The effect of Murder of Crows on Booker’s hand

Somehow, the configuration of my brain is just enough that the combination of these elements tickles it in just the right way, leading to my bias. It’s an aspect of human opinion that is inexplicable and embarrassing to mention out loud.

Although, I think my opinion is due to change the next time I take on Infinite. Each Vigor is actually really fun to unleash on people, and plus, you can use them in tandem with each other. Meaning you can set crows on fire or give them a little burst of electricity before siccing them on people. So already, my notion that nothing can beat birds has been trumped by electric birds that are also on fire.

If you squint, you might be able to see a little bit of electricity in this gif

In fact, I already feel differently about this blog post, but it felt wrong to change my mind so quickly because for a long time, Murder of Crows was integral to my playstyle. And it probably seems stupid to read, believe me, it feels even stupider to write, but it’s true. Sadly.

But I think we can take something out of all this. It’s reasonable to assume that Murder of Crows, despite the amount of elbow grease gone into making it work, wasn’t intended to be That One Thing that keeps players coming back. And the fact that it did for at least one person tells me that Bioshock Infinite is a game of details, which is a very good game to be.

Even when we play those big, huge, long titles, sometimes it’s the smaller details that stick with us the most. I’ll watch a whole movie for just one scene (Kingsmen Freebird fight, for example), or play a whole game just for one interaction or moment (Roxas’s forlorn finality in saying, “Looks like my summer vacation is… over,” in Kingdom Hearts 2). Even the severity of a wormlike demonic sickness in Princess Mononoke will run through my mind when I see a sunny patch of green grass with a blue sky in the background.

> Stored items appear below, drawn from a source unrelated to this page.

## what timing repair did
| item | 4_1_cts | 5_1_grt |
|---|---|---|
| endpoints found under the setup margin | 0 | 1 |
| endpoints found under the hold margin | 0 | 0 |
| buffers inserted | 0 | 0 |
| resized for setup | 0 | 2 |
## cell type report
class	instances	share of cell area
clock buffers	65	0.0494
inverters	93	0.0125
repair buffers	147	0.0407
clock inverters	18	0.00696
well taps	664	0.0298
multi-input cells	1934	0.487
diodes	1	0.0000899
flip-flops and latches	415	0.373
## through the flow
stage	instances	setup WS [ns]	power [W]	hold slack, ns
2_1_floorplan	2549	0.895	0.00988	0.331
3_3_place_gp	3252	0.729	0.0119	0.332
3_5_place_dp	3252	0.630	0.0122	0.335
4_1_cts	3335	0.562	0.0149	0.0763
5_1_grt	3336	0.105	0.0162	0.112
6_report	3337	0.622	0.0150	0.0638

The intense, squirming frenzy of this sickness projects the rage of the beast

Sometimes unintended details drive us to action. Heck, I bought a container of unicorns mostly because their little horns were all bent and it looked adorable. Also, they were pink unicorns. How could I not buy them?

You may think these unicorns are identical, but you’d be wrong. The one of the left is Jazz and the one on the right is Spinesnapper.

And it’s not that these little things are what make the media (and unicorn) great; they’re symbolic of the work as a whole and they stick with us. They’re small enough to tunnel in the folds of our brains and live in there for maybe forever. Who knows.

Sometimes they completely overtake the game in our minds. Does Murder of Crows completely change Infinite? No, no it does not. Does it change my experience? Well, yeah. For some reason that’s not entirely logical or explicable, it does.

And to me, it means Infinite is a good game, even on the minute level of one weapon in the player’s arsenal.